I’m trying to plan the holidays already and will be shopping for the milk, the eggs and the other good stuff to put on our holiday table. We have pretty much taken cared of the gifts for the family — now if we can only put up our Christmas tree this weekend. (There is hope — after all, the stepson has moved back in so we have the extra hands to pull it together.)
I am hoping to get red sweaters for Mom and me so we can wear them on Christmas day, and following the Filipino tradition of wearing something round or polka dotted for the New Year, I’m going to be searching for something appropriate for Mom. (I know she will like that.)

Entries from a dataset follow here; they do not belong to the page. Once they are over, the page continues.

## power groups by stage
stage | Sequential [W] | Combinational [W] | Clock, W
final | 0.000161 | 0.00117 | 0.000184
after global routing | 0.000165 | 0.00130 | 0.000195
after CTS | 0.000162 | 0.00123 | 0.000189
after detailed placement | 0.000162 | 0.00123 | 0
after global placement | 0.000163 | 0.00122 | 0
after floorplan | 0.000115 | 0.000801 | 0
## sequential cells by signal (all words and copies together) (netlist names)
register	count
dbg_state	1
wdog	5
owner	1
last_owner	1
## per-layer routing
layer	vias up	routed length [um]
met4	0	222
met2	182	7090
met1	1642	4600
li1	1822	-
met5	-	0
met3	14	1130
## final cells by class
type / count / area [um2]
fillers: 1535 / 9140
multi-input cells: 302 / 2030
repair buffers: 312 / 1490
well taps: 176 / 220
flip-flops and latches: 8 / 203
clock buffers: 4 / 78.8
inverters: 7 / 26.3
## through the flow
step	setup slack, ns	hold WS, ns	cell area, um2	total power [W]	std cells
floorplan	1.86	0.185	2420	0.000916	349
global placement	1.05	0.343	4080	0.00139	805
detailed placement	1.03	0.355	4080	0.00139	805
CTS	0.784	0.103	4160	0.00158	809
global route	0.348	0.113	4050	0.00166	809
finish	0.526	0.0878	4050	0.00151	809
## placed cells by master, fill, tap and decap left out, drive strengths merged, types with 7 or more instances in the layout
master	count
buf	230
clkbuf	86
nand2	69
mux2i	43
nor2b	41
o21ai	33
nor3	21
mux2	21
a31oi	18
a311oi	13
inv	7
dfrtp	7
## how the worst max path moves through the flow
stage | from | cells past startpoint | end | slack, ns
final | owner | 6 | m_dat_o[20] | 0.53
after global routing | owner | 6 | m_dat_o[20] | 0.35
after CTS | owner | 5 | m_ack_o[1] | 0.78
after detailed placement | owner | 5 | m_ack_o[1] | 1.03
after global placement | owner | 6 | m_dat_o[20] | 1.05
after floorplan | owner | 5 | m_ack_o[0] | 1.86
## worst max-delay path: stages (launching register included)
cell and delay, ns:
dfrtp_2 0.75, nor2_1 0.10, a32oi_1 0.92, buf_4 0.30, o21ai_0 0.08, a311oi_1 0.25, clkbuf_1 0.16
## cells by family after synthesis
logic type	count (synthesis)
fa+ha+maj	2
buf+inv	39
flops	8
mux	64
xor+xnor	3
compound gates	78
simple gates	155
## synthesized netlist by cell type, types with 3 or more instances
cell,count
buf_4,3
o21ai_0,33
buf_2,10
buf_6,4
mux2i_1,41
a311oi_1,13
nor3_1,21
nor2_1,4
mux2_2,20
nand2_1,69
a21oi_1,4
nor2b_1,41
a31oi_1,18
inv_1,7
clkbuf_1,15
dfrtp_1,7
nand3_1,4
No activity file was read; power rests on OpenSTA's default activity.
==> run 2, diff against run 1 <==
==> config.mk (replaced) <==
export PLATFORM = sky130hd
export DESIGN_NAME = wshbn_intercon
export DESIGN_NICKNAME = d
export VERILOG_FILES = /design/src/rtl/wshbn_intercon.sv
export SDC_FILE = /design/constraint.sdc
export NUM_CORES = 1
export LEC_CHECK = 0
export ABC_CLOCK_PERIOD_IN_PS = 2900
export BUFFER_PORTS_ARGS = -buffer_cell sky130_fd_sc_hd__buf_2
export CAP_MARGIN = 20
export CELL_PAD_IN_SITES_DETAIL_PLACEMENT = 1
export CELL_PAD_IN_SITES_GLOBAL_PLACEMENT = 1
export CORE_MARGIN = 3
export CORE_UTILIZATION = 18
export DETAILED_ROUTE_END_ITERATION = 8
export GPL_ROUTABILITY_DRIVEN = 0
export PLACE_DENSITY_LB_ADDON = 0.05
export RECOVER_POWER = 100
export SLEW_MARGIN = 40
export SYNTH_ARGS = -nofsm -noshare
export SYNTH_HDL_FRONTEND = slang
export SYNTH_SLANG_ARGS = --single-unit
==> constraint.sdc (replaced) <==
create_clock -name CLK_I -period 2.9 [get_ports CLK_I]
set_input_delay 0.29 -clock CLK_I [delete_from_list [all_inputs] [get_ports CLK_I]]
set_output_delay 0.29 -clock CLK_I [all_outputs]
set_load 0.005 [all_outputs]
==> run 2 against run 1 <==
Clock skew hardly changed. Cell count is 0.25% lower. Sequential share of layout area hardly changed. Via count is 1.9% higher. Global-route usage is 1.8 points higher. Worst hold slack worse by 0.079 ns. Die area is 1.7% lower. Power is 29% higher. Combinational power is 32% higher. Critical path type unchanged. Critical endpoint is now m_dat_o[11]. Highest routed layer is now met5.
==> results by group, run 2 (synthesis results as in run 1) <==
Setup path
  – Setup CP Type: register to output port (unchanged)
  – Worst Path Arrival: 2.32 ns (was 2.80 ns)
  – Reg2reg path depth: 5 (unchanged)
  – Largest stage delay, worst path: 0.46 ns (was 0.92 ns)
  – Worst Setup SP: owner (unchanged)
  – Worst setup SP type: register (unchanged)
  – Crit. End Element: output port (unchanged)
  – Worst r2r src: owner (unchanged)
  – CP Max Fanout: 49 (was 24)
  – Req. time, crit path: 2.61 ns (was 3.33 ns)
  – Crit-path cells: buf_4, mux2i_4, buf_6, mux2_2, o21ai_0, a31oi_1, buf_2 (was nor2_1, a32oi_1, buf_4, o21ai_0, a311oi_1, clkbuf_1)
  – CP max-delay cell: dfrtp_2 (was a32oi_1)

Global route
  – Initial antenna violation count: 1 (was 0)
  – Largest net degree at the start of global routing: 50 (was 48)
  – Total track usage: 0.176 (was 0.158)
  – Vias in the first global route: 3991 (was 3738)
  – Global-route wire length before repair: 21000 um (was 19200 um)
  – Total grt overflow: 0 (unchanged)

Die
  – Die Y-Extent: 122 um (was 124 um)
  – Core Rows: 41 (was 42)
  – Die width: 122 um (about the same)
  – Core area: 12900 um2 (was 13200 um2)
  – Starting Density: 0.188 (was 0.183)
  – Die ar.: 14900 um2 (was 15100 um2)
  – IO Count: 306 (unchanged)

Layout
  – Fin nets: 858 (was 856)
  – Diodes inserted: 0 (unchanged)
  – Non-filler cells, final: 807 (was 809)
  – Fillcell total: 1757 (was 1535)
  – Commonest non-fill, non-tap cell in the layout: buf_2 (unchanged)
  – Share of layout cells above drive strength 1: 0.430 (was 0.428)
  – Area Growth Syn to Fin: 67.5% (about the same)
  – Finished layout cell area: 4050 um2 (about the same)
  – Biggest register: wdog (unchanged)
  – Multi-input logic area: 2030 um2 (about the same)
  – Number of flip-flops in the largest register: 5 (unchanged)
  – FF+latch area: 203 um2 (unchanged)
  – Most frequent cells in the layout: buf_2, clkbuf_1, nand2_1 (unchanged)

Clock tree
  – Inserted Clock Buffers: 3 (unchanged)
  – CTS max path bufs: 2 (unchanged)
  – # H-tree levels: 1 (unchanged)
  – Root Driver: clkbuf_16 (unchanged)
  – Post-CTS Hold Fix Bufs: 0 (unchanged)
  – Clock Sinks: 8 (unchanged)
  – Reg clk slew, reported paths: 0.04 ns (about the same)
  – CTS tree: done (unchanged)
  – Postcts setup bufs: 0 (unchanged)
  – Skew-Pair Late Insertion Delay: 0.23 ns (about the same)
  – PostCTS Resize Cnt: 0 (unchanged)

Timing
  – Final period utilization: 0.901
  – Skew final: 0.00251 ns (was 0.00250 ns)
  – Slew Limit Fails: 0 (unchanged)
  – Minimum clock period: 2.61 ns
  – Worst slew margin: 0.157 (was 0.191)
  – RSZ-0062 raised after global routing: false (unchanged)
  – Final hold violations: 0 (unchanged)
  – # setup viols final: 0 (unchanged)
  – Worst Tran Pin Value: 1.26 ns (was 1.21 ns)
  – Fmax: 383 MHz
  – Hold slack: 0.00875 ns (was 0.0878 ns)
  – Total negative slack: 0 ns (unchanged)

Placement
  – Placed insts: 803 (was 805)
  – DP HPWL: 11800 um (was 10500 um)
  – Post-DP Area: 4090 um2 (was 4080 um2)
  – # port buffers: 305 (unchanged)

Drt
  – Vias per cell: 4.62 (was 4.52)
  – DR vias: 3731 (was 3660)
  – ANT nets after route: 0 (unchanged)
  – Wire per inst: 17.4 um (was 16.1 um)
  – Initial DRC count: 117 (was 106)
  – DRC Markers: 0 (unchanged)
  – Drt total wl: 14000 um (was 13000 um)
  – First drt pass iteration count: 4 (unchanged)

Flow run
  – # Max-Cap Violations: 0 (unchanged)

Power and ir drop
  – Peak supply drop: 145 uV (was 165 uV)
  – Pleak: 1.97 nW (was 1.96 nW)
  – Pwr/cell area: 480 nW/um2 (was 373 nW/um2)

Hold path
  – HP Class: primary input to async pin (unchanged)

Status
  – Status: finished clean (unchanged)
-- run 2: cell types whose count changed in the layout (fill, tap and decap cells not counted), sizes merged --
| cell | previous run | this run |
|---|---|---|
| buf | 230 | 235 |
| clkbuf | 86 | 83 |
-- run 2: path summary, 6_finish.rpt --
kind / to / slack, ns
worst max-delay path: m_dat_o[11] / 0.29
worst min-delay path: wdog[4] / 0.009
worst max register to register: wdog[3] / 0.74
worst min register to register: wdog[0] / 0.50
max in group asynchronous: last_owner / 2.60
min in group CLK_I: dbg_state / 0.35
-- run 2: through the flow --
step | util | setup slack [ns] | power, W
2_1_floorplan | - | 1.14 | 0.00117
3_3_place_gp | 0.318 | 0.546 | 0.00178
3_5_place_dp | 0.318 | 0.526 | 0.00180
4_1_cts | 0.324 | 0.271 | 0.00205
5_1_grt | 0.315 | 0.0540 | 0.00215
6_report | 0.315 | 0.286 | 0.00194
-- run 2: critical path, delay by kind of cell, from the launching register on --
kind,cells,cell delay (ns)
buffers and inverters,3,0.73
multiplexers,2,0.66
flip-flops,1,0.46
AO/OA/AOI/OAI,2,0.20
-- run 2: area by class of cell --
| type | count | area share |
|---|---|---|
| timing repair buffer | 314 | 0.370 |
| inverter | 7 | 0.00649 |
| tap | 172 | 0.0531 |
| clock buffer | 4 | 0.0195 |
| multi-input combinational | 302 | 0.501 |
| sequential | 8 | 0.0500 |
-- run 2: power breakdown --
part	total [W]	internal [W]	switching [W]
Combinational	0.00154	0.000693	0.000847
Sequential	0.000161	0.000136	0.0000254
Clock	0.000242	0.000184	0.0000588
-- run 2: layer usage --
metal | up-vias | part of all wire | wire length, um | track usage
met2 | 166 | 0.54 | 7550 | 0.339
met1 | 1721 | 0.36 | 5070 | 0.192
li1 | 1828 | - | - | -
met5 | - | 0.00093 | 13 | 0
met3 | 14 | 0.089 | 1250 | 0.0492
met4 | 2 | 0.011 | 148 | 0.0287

In the meantime, I’m trying to get on with the holiday spirit. (I suddenly remembered my holiday brooch which I wear on my winter coat every year and it’s still in my vanity case.) I wish the people around me would remember the holidays because early today two people were almost at each other’s throats! I wanted to tell them to just let it go.
I was greeted by an e-mail from the ex-boss which was non-threatening but was accusing again about something she thought I had done but which was still under process. I simply forwarded to her the system report on where it was and she said thank you. End of story. I created a folder in my e-mail box aptly entitled “A PREVIOUS LIFE” and have transferred her e-mails to me to that bin. I don’t like seeing her name in my Inbox because it still unsettles me. I want her tucked away where she won’t bother me.
That makes me feel a whole lot better.